In many areas of life, true growth is only available when you make that extra push. My husband is fond of saying that however many children you have, it's always one more than you are comfortable with! (Okay, sometimes it's a lot more!)

This is not a world of comfort, a marathon golf game. This is a world of effort --and anticipation of reward.

But there are many levels and types of effort.

Large corporations frequently hire organizational psychologists to run team-building exercises for their management groups. The goals are unity, trust, and, you guessed it, moving beyond your comfort zone. I recently joined a group of young professionals engaged in rope climbing challenges designed to accomplish this purpose.

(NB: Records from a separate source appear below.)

**src/rtl/keypad_entry_ctrl.sv**
```systemverilog
// PS/2 keypad entry controller: collects up to four BCD digits from scancodes
// and commits them on Enter. Backspace, break-code skipping and idle timeout are included.
module keypad_entry_ctrl #(
    parameter int unsigned TIMEOUT = 1000
) (
    input  logic        clk,
    input  logic        areset,
    input  logic [7:0]  code,
    input  logic        code_valid,
    output logic [15:0] digits,
    output logic [2:0]  count,
    output logic [15:0] value,
    output logic [2:0]  value_len,
    output logic        done,
    output logic        err
);

    localparam logic [7:0]  CodeBreak = 8'hF0;
    localparam logic [7:0]  CodeBksp  = 8'h66;
    localparam logic [7:0]  CodeEnter = 8'h5A;
    localparam logic [15:0] IdleMax   = 16'(TIMEOUT - 1);

    typedef enum logic [0:0] {StAccept, StBreak} state_e;

    state_e      state;
    logic [15:0] idle_cnt;
    logic        is_digit;
    logic [3:0]  digit_val;

    always_comb begin
        is_digit  = 1'b1;
        digit_val = 4'd0;
        case (code)
            8'h45:   digit_val = 4'd0;
            8'h16:   digit_val = 4'd1;
            8'h1E:   digit_val = 4'd2;
            8'h26:   digit_val = 4'd3;
            8'h25:   digit_val = 4'd4;
            8'h2E:   digit_val = 4'd5;
            8'h36:   digit_val = 4'd6;
            8'h3D:   digit_val = 4'd7;
            8'h3E:   digit_val = 4'd8;
            8'h46:   digit_val = 4'd9;
            default: is_digit  = 1'b0;
        endcase
    end

    always_ff @(posedge clk or posedge areset) begin
        if (areset) begin
            state     <= StAccept;
            digits    <= '0;
            count     <= '0;
            value     <= '0;
            value_len <= '0;
            done      <= 1'b0;
            err       <= 1'b0;
            idle_cnt  <= '0;
        end else begin
            done <= 1'b0;
            err  <= 1'b0;
            if (code_valid) begin
                idle_cnt <= '0;
                // E0 and any unlisted byte fall through every branch untouched.
                if (state == StBreak) begin
                    state <= StAccept;
                end else if (code == CodeBreak) begin
                    state <= StBreak;
                end else if (is_digit) begin
                    if (count < 3'd4) begin
                        digits <= {digits[11:0], digit_val};
                        count  <= count + 3'd1;
                    end else begin
                        err <= 1'b1;
                    end
                end else if (code == CodeBksp) begin
                    if (count != 3'd0) begin
                        digits <= {4'h0, digits[15:4]};
                        count  <= count - 3'd1;
                    end
                end else if (code == CodeEnter) begin
                    if (count != 3'd0) begin
                        value     <= digits;
                        value_len <= count;
                        done      <= 1'b1;
                        digits    <= '0;
                        count     <= '0;
                    end else begin
                        err <= 1'b1;
                    end
                end
            end else if (count == 3'd0) begin
                idle_cnt <= '0;
            end else if (idle_cnt == IdleMax) begin
                // Abandon the partial entry; BREAK/ACCEPT state is left as is.
                digits   <= '0;
                count    <= '0;
                err      <= 1'b1;
                idle_cnt <= '0;
            end else begin
                idle_cnt <= idle_cnt + 16'd1;
            end
        end
    end

endmodule

```
**config.mk**
```make
export PLATFORM = sky130hd
export DESIGN_NAME = keypad_entry_ctrl
export DESIGN_NICKNAME = d
export VERILOG_FILES = /design/src/rtl/keypad_entry_ctrl.sv
export SDC_FILE = /design/constraint.sdc
export NUM_CORES = 1
export LEC_CHECK = 0
export ABC_AREA = 0
export ABC_CLOCK_PERIOD_IN_PS = 2500
export BUFFER_PORTS_ARGS = -buffer_cell sky130_fd_sc_hd__clkbuf_2
export CAP_MARGIN = 20
export CORE_UTILIZATION = 45
export CTS_CLUSTER_SIZE = 14
export DETAILED_ROUTE_END_ITERATION = 10
export PLACE_DENSITY_LB_ADDON = 0.3
export SETUP_SLACK_MARGIN = 0.15
export SYNTH_ARGS = -nofsm -noshare
export SYNTH_HDL_FRONTEND = slang
export SYNTH_SLANG_ARGS = --single-unit
```
**constraint.sdc**
```tcl
create_clock -name clk -period 2.5 [get_ports clk]
set_input_delay 0.125 -clock clk [delete_from_list [all_inputs] [get_ports clk]]
set_output_delay 0.125 -clock clk [all_outputs]
set_load 0.005 [all_outputs]
```
Yosys cells after proc, flatten, opt, wreduce, memory -nomap -nowiden
Index checks and enable logic that the tools add are counted.
{"block": "op_classes", "n_addsub": 3, "magnitude_cmp": 1, "n_reduce_logical": 6, "n_bitwise": 4, "muxes": 46, "n_eq_ne": 20}
{"operator": "two-way mux 16 bit", "count": 14}
{"operator": "equality test 8 x 6 -> 1 bit, second input constant", "count": 6}
{"operator": "case mux 4 bit (9 select lines)", "count": 1}
{"operator": "two-way mux 3 bit", "count": 11}
{"operator": "equality test 8 x 7 -> 1 bit, second input constant", "count": 4}
{"operator": "two-way mux 1 bit", "count": 20}
{"operator": "adder 16 x 1 -> 16 bit, second input constant", "count": 1}
{"operator": "equality test 16 x 10 -> 1 bit, second input constant", "count": 1}
{"operator": "equality test 8 x 5 -> 1 bit, second input constant", "count": 2}
{"operator": "AND reduction 7 bit", "count": 2}
{"operator": "OR reduction 10 bit", "count": 1}
{"operator": "equality test 8 bit, second input constant", "count": 1}
{"operator": "inequality test 2 bit, second input constant", "count": 3}
{"operator": "inequality test 4 x 1 -> 1 bit, second input constant", "count": 1}
{"operator": "inverter 1 bit", "count": 4}
{"operator": "adder 3 x 1 -> 3 bit, second input constant", "count": 1}
{"operator": "logical NOT 3 bit", "count": 1}
{"operator": "< comparator 3 bit, second input constant", "count": 1}
{"operator": "inequality test 3 x 1 -> 1 bit, second input constant", "count": 1}
{"operator": "inequality test 3 x 2 -> 1 bit, second input constant", "count": 1}
{"operator": "nonzero test 3 bit", "count": 1}
{"operator": "subtractor 3 x 1 -> 3 bit, second input constant", "count": 1}
{"operator": "nonzero test 2 bit", "count": 1}
{"block": "word_totals", "in_bits": 11, "out_inout_bits": 40, "wordCells": 88, "register_bits": 57}

Longest topological paths before layout
Gate-level depths: netlist of the first run.
{"block": "logic_depth", "ltp_word": 8, "ltp_mapped": 9, "ltp_nobuf": 8}

Worst setup path after synthesis of the first run
OpenSTA, ideal clock, no wires.
{"block": "synth_timing", "path_kind": "reg2reg", "start": "reg idle_cnt[0]", "end": "reg digits[0]", "path_buffers": 1, "required_time_ps": 2375, "stages_incl_launch_ff": 8, "setup_slack_ps": 303, "period_less_slack_ps": 2197, "arrival_time_ps": 2072, "setup_ps": 125, "path_cell_list": "dfrtp_1 > ha_1 > nor4bb_1 > nand4_1 > or3b_1 > o311ai_4 > buf_12 > mux2_4"}
{"block": "synth_between", "elab_chain_len": 3}
{"item": "start: declaration", "line_no": "26", "rtl": "logic [15:0] idle_cnt;"}
{"item": "start signal: assignment", "line_no": "100", "rtl": "idle_cnt <= idle_cnt + 16'd1;"}
{"item": "equality test 16 x 10 -> 1 bit", "line_no": "93", "rtl": "end else if (idle_cnt == IdleMax) begin"}
{"item": "nonzero test 2 bit (no line)"}
{"item": "AND reduction 7 bit (no line)"}
{"item": "end signal: assignment", "line_no": "70", "rtl": "digits <= {digits[11:0], digit_val};"}
{"item": "end signal: assignment", "line_no": "77", "rtl": "digits <= {4'h0, digits[15:4]};"}
{"item": "end: declaration", "line_no": "10", "rtl": "output logic [15:0] digits,"}
No other way between the ends.
A chain may end at the register's enable or synchronous reset.

Worst setup path after layout of the first run
{"block": "layout_timing", "start": "reg idle_cnt[1]", "end": "reg digits[7]"}
The elaborated chain is that of the path after synthesis.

Although everyone was tightly strapped into a harness and there was no actual danger, it was very frightening. Extremely uncomfortable. But for those who made the leap -- who climbed to the top of a telephone pole and jumped off to catch the trapeze, or walked across a log-like balance beam suspended 20 feet above ground -- it was exhilarating. And empowering.

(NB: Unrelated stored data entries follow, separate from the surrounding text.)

===== config.mk =====
export PLATFORM = sky130hd
export DESIGN_NAME = systolic_tile_flat
export DESIGN_NICKNAME = d
export VERILOG_FILES = /design/src/rtl/systolic_pkg.sv /design/src/rtl/systolic_tile_if.sv /design/src/rtl/systolic_pe.sv /design/src/rtl/systolic_tile.sv /design/src/flat_wrapper.sv
export SDC_FILE = /design/constraint.sdc
export NUM_CORES = 2
export LEC_CHECK = 0
export ABC_AREA = 1
export CAP_MARGIN = 20
export CELL_PAD_IN_SITES_DETAIL_PLACEMENT = 0
export CELL_PAD_IN_SITES_GLOBAL_PLACEMENT = 1
export CORE_MARGIN = 4
export CORE_UTILIZATION = 50
export DETAILED_ROUTE_END_ITERATION = 16
export GPL_ROUTABILITY_DRIVEN = 0
export PLACE_DENSITY = 0.94
export SLEW_MARGIN = 20
export SYNTH_ARGS = -nofsm -noshare
export SYNTH_HDL_FRONTEND = slang
export SYNTH_SLANG_ARGS = --single-unit

===== constraint.sdc =====
create_clock -name clk -period 16.95 [get_ports clk]
set_input_delay 3.39 -clock clk [delete_from_list [all_inputs] [get_ports clk]]
set_output_delay 3.39 -clock clk [all_outputs]
set_load 0.01 [all_outputs]

===== src/rtl/systolic_pkg.sv =====
// Shared types and helpers for the systolic matrix-multiply tile.
// Saturating add is used only when SYSTOLIC_TILE_SAT_EN is defined.
package systolic_pkg;

  typedef enum logic [1:0] {
    IDLE,
    FEED,
    FLUSH,
    DRAIN
  } state_t;

  function automatic logic signed [63:0] sat_add(
    input logic signed [63:0] a,
    input logic signed [63:0] b,
    input int                 w
  );
    logic signed [63:0] s;
    logic signed [63:0] hi;
    logic signed [63:0] lo;
    s  = a + b;
    hi = (64'sd1 <<< (w - 1)) - 64'sd1;
    lo = -hi - 64'sd1;
    if (s > hi)      sat_add = hi;
    else if (s < lo) sat_add = lo;
    else             sat_add = s;
  endfunction

endpackage


===== src/rtl/systolic_tile_if.sv =====
// Operand, result and job-control bundle of the systolic tile.
// slave is the tile side, master the producer/consumer side.
interface systolic_tile_if #(
  parameter int ROWS   = 4,
  parameter int COLS   = 4,
  parameter int DATA_W = 8,
  parameter int ACC_W  = 16,
  parameter int K_MAX  = 255,
  parameter int K_W    = $clog2(K_MAX + 1)
);
  logic                   start;
  logic [K_W-1:0]         k_len;
  logic                   in_valid;
  logic                   in_ready;
  logic [ROWS*DATA_W-1:0] in_a;
  logic [COLS*DATA_W-1:0] in_b;
  logic                   res_valid;
  logic                   res_ready;
  logic [COLS*ACC_W-1:0]  res_data;
  logic                   res_last;
  logic                   busy;

  modport slave (
    input  start, k_len, in_valid, in_a, in_b, res_ready,
    output in_ready, res_valid, res_data, res_last, busy
  );

  modport master (
    output start, k_len, in_valid, in_a, in_b, res_ready,
    input  in_ready, res_valid, res_data, res_last, busy
  );
endinterface


===== src/rtl/systolic_pe.sv =====
// One output-stationary MAC cell with registered a/b pass-through.
// Build option SYSTOLIC_TILE_SAT_EN selects saturating accumulation.
module systolic_pe
  import systolic_pkg::*;
#(
  parameter int DATA_W = 8,
  parameter int ACC_W  = 16
) (
  input  logic                     clk,
  input  logic                     reset,
  input  logic                     en,
  input  logic                     clr,
  input  logic signed [DATA_W-1:0] a_in,
  input  logic signed [DATA_W-1:0] b_in,
  output logic signed [DATA_W-1:0] a_out,
  output logic signed [DATA_W-1:0] b_out,
  output logic signed [ACC_W-1:0]  acc
);

  logic signed [2*DATA_W-1:0] prod;
  logic signed [ACC_W-1:0]    term;
  logic signed [ACC_W-1:0]    nxt;

  assign prod = a_in * b_in;
  assign term = ACC_W'(prod);

`ifdef SYSTOLIC_TILE_SAT_EN
  assign nxt = ACC_W'(sat_add(64'(acc), 64'(term), ACC_W));
`else
  assign nxt = acc + term;
`endif

  always_ff @(posedge clk) begin
    if (!reset || clr) begin
      acc   <= '0;
      a_out <= '0;
      b_out <= '0;
    end else if (en) begin
      acc   <= nxt;
      a_out <= a_in;
      b_out <= b_in;
    end
  end

endmodule
$ cat src/rtl/pipe_stage_reg_pkg.sv
// Shared types, occupancy constants and the saturating-add helper for the
// pipeline stage register.
package pipe_pkg;

  typedef enum logic [1:0] {
    EMPTY = 2'd0,
    ONE   = 2'd1,
    FULL  = 2'd2
  } pipe_state_t;

  localparam logic [1:0] OCC_EMPTY = 2'd0;
  localparam logic [1:0] OCC_ONE   = 2'd1;
  localparam logic [1:0] OCC_TWO   = 2'd2;

  // Counters up to 32 bits wide; callers pass their own all-ones limit.
  function automatic logic [31:0] sat_add(input logic [31:0] cnt,
                                          input logic [1:0]  inc,
                                          input logic [31:0] lim = 32'hFFFF_FFFF);
    logic [32:0] sum;
    sum = {1'b0, cnt} + {31'b0, inc};
    if (sum > {1'b0, lim}) begin
      return lim;
    end
    return sum[31:0];
  endfunction

endpackage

Jewish understanding is that the Almighty gives us tests to help bring our latent potential into fruition, potential that may otherwise never be realized. It's a gift and an opportunity. Our forefather Abraham's true faith in God was confirmed through ten dramatic trials. We may not believe in ourselves, we may have self-images shaped by negativity or criticism. But an unusual exercise or a specialized test may illustrate the limitations of our thinking. We don't realize what we're capable of; we've stopped dreaming big. We've gotten stuck in our comfort zone, even if it's not a particularly pleasant one.

If the reward is connected to the effort, there are two possible avenues of approach. We may earn our reward through arduous physical effort, or through difficult internal struggle.

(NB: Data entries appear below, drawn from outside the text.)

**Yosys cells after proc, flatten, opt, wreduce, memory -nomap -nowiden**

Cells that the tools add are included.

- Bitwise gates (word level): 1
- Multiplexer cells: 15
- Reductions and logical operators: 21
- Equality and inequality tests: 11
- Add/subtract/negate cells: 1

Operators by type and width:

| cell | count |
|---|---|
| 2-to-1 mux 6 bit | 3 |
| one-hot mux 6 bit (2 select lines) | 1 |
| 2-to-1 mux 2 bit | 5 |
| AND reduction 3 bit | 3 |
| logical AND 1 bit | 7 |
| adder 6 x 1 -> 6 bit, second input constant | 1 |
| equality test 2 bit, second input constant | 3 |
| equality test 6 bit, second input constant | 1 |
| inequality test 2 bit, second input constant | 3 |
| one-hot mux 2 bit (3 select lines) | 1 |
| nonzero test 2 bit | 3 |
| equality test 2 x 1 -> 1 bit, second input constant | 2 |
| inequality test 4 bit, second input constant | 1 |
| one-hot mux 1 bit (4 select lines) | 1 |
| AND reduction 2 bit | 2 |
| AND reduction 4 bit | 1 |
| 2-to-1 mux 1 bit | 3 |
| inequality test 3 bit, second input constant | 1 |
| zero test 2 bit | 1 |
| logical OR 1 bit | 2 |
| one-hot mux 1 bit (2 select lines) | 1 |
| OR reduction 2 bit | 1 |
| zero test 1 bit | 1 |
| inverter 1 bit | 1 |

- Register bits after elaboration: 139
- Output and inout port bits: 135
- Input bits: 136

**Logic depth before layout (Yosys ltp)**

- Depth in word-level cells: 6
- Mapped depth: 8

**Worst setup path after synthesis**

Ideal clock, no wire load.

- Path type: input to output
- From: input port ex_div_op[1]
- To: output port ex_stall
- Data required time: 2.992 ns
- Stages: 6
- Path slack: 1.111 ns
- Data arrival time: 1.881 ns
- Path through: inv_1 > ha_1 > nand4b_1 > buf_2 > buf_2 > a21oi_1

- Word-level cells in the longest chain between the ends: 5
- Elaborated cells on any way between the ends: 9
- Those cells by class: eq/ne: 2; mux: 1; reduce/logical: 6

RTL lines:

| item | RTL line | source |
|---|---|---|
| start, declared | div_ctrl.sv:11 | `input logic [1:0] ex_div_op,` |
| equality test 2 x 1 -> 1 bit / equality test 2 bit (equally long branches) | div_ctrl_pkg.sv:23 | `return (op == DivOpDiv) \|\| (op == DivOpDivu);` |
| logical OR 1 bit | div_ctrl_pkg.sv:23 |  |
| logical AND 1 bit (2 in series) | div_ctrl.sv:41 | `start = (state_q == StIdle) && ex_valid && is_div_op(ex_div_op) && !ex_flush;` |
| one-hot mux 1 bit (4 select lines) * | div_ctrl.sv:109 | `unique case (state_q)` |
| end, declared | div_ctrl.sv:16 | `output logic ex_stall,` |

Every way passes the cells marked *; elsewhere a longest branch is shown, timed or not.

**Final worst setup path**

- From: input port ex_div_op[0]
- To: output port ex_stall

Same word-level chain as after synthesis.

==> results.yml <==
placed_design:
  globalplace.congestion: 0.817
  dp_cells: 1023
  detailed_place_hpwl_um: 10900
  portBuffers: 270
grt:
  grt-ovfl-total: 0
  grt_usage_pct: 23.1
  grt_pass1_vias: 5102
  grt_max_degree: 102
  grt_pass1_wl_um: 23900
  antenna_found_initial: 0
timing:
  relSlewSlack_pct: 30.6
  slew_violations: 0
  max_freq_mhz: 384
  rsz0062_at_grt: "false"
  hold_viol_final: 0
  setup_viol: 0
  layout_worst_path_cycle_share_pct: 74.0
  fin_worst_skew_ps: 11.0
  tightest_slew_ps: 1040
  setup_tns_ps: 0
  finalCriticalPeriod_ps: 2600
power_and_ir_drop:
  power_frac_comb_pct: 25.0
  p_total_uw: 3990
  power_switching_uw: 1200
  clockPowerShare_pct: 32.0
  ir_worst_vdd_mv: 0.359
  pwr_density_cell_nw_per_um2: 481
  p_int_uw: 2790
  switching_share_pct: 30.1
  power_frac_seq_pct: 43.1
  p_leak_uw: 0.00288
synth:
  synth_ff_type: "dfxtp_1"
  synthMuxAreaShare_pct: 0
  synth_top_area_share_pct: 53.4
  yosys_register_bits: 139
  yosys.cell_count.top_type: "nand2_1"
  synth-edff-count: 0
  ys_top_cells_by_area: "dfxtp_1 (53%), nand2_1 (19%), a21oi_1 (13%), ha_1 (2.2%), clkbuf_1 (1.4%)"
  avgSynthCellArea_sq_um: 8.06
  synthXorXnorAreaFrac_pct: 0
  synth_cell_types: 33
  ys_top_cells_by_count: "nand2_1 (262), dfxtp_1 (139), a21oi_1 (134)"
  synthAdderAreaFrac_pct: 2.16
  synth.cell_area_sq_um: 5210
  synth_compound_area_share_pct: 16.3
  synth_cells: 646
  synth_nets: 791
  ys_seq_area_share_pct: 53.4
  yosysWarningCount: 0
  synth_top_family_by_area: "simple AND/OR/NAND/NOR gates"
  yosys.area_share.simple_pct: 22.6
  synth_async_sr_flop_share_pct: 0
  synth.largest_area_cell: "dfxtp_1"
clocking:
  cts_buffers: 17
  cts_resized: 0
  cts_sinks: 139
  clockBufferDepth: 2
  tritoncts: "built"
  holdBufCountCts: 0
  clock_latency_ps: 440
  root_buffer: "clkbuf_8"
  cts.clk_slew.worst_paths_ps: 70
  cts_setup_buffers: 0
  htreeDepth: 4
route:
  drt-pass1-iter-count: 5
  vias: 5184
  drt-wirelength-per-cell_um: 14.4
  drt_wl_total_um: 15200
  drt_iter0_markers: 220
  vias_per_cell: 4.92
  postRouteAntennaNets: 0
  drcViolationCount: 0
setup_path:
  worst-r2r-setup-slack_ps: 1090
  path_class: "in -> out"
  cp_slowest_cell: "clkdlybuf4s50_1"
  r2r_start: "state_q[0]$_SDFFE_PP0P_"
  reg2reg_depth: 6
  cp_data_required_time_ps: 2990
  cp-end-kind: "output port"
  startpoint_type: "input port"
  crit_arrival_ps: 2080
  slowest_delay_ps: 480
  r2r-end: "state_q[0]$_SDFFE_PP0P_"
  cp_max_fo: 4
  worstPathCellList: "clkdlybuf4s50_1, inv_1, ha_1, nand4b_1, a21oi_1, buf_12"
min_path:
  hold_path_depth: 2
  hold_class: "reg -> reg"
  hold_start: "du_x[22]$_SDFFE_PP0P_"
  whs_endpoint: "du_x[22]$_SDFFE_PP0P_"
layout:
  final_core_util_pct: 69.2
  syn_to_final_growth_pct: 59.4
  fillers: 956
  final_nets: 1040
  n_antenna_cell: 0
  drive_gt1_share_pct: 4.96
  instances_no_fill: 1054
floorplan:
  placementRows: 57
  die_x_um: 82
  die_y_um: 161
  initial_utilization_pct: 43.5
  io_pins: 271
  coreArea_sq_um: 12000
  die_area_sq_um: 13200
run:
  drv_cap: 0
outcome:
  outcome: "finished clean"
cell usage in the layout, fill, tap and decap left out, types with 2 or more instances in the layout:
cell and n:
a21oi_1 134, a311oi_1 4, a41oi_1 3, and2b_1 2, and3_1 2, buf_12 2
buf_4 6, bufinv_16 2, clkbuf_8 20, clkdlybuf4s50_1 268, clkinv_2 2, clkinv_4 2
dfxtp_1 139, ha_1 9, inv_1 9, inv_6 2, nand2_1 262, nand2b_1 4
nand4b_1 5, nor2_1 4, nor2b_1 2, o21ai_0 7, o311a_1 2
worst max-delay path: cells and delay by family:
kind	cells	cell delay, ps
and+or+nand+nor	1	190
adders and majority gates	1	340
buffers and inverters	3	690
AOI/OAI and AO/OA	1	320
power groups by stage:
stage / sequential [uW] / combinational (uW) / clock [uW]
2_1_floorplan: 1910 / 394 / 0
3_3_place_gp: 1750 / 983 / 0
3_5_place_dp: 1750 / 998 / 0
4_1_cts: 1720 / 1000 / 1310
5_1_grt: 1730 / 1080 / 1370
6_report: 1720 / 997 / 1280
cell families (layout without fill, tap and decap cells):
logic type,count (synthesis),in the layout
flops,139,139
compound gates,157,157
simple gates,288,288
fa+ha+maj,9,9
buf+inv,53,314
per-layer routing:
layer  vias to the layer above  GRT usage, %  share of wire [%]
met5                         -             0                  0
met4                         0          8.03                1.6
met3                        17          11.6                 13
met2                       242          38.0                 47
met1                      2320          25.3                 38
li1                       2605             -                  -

Some activities are tremendously draining physically -- rearranging furniture, running around after screaming toddlers, cooking and serving gourmet meals for large crowds. To some this effort comes easily; to others it is completely overwhelming.

And some activities take a psychological toll. The most common fear among Americans polled (before terrorism and the ozone layer) is the fear of public speaking. I consider myself a card-carrying member of this club.

My friend's daughter recently got married. I baked cookies for her shower, I made her a personalized gift, and I cooked and hosted a celebratory dinner for 30 after the wedding. And where do I think I'm getting my main reward?

For the 1.5 minutes I spoke at her shower. For that brief space in time, I moved outside my comfort zone to do something for a friend. Because I cared I was forced to grow.

We've all heard the stories of parents whose burst of adrenalin gave them superhuman strength when faced with potential danger to their children. Of cars being lifted, criminals being chased, the drowning rescued.

We are capable of doing more. We are capable of pushing. We just need the motivation.

Instead of allowing the effort to intimidate and overwhelm us, we should embrace the opportunity to grow, to discover within ourselves hidden strengths and new potential. The reward for the effort is not only an eternal one but the pleasure in knowing you tried, and you stretched. It's the thrill of new accomplishments, the wonder in new skills.

We hold ourselves back. We can spend our days channel surfing, fighting over the remote control, or we can get up and do. The more we're used to lying around, the harder it is to act. But the reward is commensurate with the effort. It's definitely worth that extra push to just heave ourselves up off the couch and do.